▶ [Stored data]:
──────────
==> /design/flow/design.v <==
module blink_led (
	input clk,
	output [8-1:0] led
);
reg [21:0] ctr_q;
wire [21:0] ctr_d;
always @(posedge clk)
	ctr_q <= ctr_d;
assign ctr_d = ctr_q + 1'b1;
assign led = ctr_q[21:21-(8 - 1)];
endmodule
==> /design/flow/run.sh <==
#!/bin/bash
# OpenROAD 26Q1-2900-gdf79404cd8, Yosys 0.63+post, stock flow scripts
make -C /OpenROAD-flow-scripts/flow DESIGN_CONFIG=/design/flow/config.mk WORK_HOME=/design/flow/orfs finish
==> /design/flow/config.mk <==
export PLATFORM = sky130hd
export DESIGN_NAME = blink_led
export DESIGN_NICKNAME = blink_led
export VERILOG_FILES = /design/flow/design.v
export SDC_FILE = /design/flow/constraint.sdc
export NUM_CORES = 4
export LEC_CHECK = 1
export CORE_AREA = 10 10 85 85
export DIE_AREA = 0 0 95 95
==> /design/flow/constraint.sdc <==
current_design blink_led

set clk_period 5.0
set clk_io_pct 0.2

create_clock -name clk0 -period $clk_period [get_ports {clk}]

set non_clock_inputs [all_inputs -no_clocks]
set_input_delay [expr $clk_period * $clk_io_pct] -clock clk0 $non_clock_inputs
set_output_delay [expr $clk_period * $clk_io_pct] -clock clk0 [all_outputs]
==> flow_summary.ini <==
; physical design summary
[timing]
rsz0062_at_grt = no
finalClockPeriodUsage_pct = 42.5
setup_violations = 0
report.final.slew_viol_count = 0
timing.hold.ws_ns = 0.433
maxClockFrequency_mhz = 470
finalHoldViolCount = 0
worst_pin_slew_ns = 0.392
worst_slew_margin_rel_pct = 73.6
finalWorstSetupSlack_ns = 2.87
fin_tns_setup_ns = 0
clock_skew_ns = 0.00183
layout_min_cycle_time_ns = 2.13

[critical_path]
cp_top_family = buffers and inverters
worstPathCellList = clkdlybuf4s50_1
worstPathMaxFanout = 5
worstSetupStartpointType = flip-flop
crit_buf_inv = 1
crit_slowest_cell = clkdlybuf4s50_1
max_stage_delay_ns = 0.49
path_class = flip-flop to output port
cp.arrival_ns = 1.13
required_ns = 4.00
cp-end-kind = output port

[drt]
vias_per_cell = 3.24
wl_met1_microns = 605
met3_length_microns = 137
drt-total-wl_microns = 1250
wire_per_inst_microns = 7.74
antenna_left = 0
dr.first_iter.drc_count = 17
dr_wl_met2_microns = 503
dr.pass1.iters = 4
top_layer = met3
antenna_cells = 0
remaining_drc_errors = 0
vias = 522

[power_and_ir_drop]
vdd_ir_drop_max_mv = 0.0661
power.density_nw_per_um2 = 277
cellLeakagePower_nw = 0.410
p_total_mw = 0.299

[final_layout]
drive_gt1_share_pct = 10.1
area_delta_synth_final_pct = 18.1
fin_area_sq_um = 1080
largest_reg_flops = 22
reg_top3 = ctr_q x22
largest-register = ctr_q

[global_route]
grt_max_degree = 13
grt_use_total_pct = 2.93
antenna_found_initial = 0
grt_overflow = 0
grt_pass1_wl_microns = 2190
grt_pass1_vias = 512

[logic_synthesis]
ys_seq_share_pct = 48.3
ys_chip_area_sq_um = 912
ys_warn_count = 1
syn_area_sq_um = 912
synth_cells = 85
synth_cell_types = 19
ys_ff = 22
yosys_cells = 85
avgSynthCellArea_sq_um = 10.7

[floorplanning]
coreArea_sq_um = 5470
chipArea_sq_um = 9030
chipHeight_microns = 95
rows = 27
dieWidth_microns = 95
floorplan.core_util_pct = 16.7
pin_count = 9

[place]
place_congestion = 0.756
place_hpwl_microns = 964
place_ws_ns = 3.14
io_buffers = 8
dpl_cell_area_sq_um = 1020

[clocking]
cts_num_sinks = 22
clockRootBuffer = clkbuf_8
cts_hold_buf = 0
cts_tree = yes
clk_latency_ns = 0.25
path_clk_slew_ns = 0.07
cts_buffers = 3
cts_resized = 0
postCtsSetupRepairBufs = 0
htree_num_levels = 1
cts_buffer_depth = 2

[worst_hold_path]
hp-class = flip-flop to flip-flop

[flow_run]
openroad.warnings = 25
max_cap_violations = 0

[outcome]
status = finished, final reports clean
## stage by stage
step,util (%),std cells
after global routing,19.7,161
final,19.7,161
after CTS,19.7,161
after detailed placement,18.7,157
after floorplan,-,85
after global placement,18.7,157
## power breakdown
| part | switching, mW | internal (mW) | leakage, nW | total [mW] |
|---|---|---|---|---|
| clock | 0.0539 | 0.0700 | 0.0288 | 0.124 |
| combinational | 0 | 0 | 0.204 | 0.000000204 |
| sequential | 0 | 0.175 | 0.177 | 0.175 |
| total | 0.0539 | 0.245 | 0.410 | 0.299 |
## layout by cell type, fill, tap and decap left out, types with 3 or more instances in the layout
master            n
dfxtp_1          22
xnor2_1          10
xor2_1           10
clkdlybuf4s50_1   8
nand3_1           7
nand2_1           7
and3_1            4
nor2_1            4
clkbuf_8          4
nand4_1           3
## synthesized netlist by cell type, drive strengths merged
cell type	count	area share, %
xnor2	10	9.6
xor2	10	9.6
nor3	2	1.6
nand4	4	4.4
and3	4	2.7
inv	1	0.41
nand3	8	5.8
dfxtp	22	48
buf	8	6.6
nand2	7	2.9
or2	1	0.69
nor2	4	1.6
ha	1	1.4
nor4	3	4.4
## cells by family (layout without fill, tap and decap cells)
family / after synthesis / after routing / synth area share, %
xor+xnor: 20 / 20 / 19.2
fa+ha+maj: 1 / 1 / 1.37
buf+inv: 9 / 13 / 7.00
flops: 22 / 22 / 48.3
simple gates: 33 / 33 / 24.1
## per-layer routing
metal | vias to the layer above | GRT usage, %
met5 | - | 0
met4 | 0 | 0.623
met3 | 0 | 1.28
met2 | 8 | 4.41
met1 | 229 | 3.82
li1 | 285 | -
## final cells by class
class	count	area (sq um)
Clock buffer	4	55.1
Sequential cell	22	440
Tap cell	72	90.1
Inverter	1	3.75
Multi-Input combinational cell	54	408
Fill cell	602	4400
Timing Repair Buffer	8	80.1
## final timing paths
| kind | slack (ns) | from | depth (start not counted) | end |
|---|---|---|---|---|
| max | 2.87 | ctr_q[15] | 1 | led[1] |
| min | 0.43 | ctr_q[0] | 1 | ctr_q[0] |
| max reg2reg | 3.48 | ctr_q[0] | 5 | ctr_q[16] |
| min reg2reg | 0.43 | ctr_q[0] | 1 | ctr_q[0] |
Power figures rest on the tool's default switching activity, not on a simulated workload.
──────────
▶ [Goal of the exercise]: Give back each entry above precisely as it was written.

▶ [Exercise solution]:
==> /design/flow/design.v <==
module blink_led (
	input clk,
	output [8-1:0] led
);
reg [21:0] ctr_q;
wire [21:0] ctr_d;
always @(posedge clk)
	ctr_q <= ctr_d;
assign ctr_d = ctr_q + 1'b1;
assign led = ctr_q[21:21-(8 - 1)];
endmodule
==> /design/flow/run.sh <==
#!/bin/bash
# OpenROAD 26Q1-2900-gdf79404cd8, Yosys 0.63+post, stock flow scripts
make -C /OpenROAD-flow-scripts/flow DESIGN_CONFIG=/design/flow/config.mk WORK_HOME=/design/flow/orfs finish
==> /design/flow/config.mk <==
export PLATFORM = sky130hd
export DESIGN_NAME = blink_led
export DESIGN_NICKNAME = blink_led
export VERILOG_FILES = /design/flow/design.v
export SDC_FILE = /design/flow/constraint.sdc
export NUM_CORES = 4
export LEC_CHECK = 1
export CORE_AREA = 10 10 85 85
export DIE_AREA = 0 0 95 95
==> /design/flow/constraint.sdc <==
current_design blink_led

set clk_period 5.0
set clk_io_pct 0.2

create_clock -name clk0 -period $clk_period [get_ports {clk}]

set non_clock_inputs [all_inputs -no_clocks]
set_input_delay [expr $clk_period * $clk_io_pct] -clock clk0 $non_clock_inputs
set_output_delay [expr $clk_period * $clk_io_pct] -clock clk0 [all_outputs]
==> flow_summary.ini <==
; physical design summary
[timing]
rsz0062_at_grt = no
finalClockPeriodUsage_pct = 42.5
setup_violations = 0
report.final.slew_viol_count = 0
timing.hold.ws_ns = 0.433
maxClockFrequency_mhz = 470
finalHoldViolCount = 0
worst_pin_slew_ns = 0.392
worst_slew_margin_rel_pct = 73.6
finalWorstSetupSlack_ns = 2.87
fin_tns_setup_ns = 0
clock_skew_ns = 0.00183
layout_min_cycle_time_ns = 2.13

[critical_path]
cp_top_family = buffers and inverters
worstPathCellList = clkdlybuf4s50_1
worstPathMaxFanout = 5
worstSetupStartpointType = flip-flop
crit_buf_inv = 1
crit_slowest_cell = clkdlybuf4s50_1
max_stage_delay_ns = 0.49
path_class = flip-flop to output port
cp.arrival_ns = 1.13
required_ns = 4.00
cp-end-kind = output port

[drt]
vias_per_cell = 3.24
wl_met1_microns = 605
met3_length_microns = 137
drt-total-wl_microns = 1250
wire_per_inst_microns = 7.74
antenna_left = 0
dr.first_iter.drc_count = 17
dr_wl_met2_microns = 503
dr.pass1.iters = 4
top_layer = met3
antenna_cells = 0
remaining_drc_errors = 0
vias = 522

[power_and_ir_drop]
vdd_ir_drop_max_mv = 0.0661
power.density_nw_per_um2 = 277
cellLeakagePower_nw = 0.410
p_total_mw = 0.299

[final_layout]
drive_gt1_share_pct = 10.1
area_delta_synth_final_pct = 18.1
fin_area_sq_um = 1080
largest_reg_flops = 22
reg_top3 = ctr_q x22
largest-register = ctr_q

[global_route]
grt_max_degree = 13
grt_use_total_pct = 2.93
antenna_found_initial = 0
grt_overflow = 0
grt_pass1_wl_microns = 2190
grt_pass1_vias = 512

[logic_synthesis]
ys_seq_share_pct = 48.3
ys_chip_area_sq_um = 912
ys_warn_count = 1
syn_area_sq_um = 912
synth_cells = 85
synth_cell_types = 19
ys_ff = 22
yosys_cells = 85
avgSynthCellArea_sq_um = 10.7

[floorplanning]
coreArea_sq_um = 5470
chipArea_sq_um = 9030
chipHeight_microns = 95
rows = 27
dieWidth_microns = 95
floorplan.core_util_pct = 16.7
pin_count = 9

[place]
place_congestion = 0.756
place_hpwl_microns = 964
place_ws_ns = 3.14
io_buffers = 8
dpl_cell_area_sq_um = 1020

[clocking]
cts_num_sinks = 22
clockRootBuffer = clkbuf_8
cts_hold_buf = 0
cts_tree = yes
clk_latency_ns = 0.25
path_clk_slew_ns = 0.07
cts_buffers = 3
cts_resized = 0
postCtsSetupRepairBufs = 0
htree_num_levels = 1
cts_buffer_depth = 2

[worst_hold_path]
hp-class = flip-flop to flip-flop

[flow_run]
openroad.warnings = 25
max_cap_violations = 0

[outcome]
status = finished, final reports clean
## stage by stage
step,util (%),std cells
after global routing,19.7,161
final,19.7,161
after CTS,19.7,161
after detailed placement,18.7,157
after floorplan,-,85
after global placement,18.7,157
## power breakdown
| part | switching, mW | internal (mW) | leakage, nW | total [mW] |
|---|---|---|---|---|
| clock | 0.0539 | 0.0700 | 0.0288 | 0.124 |
| combinational | 0 | 0 | 0.204 | 0.000000204 |
| sequential | 0 | 0.175 | 0.177 | 0.175 |
| total | 0.0539 | 0.245 | 0.410 | 0.299 |
## layout by cell type, fill, tap and decap left out, types with 3 or more instances in the layout
master            n
dfxtp_1          22
xnor2_1          10
xor2_1           10
clkdlybuf4s50_1   8
nand3_1           7
nand2_1           7
and3_1            4
nor2_1            4
clkbuf_8          4
nand4_1           3
## synthesized netlist by cell type, drive strengths merged
cell type	count	area share, %
xnor2	10	9.6
xor2	10	9.6
nor3	2	1.6
nand4	4	4.4
and3	4	2.7
inv	1	0.41
nand3	8	5.8
dfxtp	22	48
buf	8	6.6
nand2	7	2.9
or2	1	0.69
nor2	4	1.6
ha	1	1.4
nor4	3	4.4
## cells by family (layout without fill, tap and decap cells)
family / after synthesis / after routing / synth area share, %
xor+xnor: 20 / 20 / 19.2
fa+ha+maj: 1 / 1 / 1.37
buf+inv: 9 / 13 / 7.00
flops: 22 / 22 / 48.3
simple gates: 33 / 33 / 24.1
## per-layer routing
metal | vias to the layer above | GRT usage, %
met5 | - | 0
met4 | 0 | 0.623
met3 | 0 | 1.28
met2 | 8 | 4.41
met1 | 229 | 3.82
li1 | 285 | -
## final cells by class
class	count	area (sq um)
Clock buffer	4	55.1
Sequential cell	22	440
Tap cell	72	90.1
Inverter	1	3.75
Multi-Input combinational cell	54	408
Fill cell	602	4400
Timing Repair Buffer	8	80.1
## final timing paths
| kind | slack (ns) | from | depth (start not counted) | end |
|---|---|---|---|---|
| max | 2.87 | ctr_q[15] | 1 | led[1] |
| min | 0.43 | ctr_q[0] | 1 | ctr_q[0] |
| max reg2reg | 3.48 | ctr_q[0] | 5 | ctr_q[16] |
| min reg2reg | 0.43 | ctr_q[0] | 1 | ctr_q[0] |
Power figures rest on the tool's default switching activity, not on a simulated workload.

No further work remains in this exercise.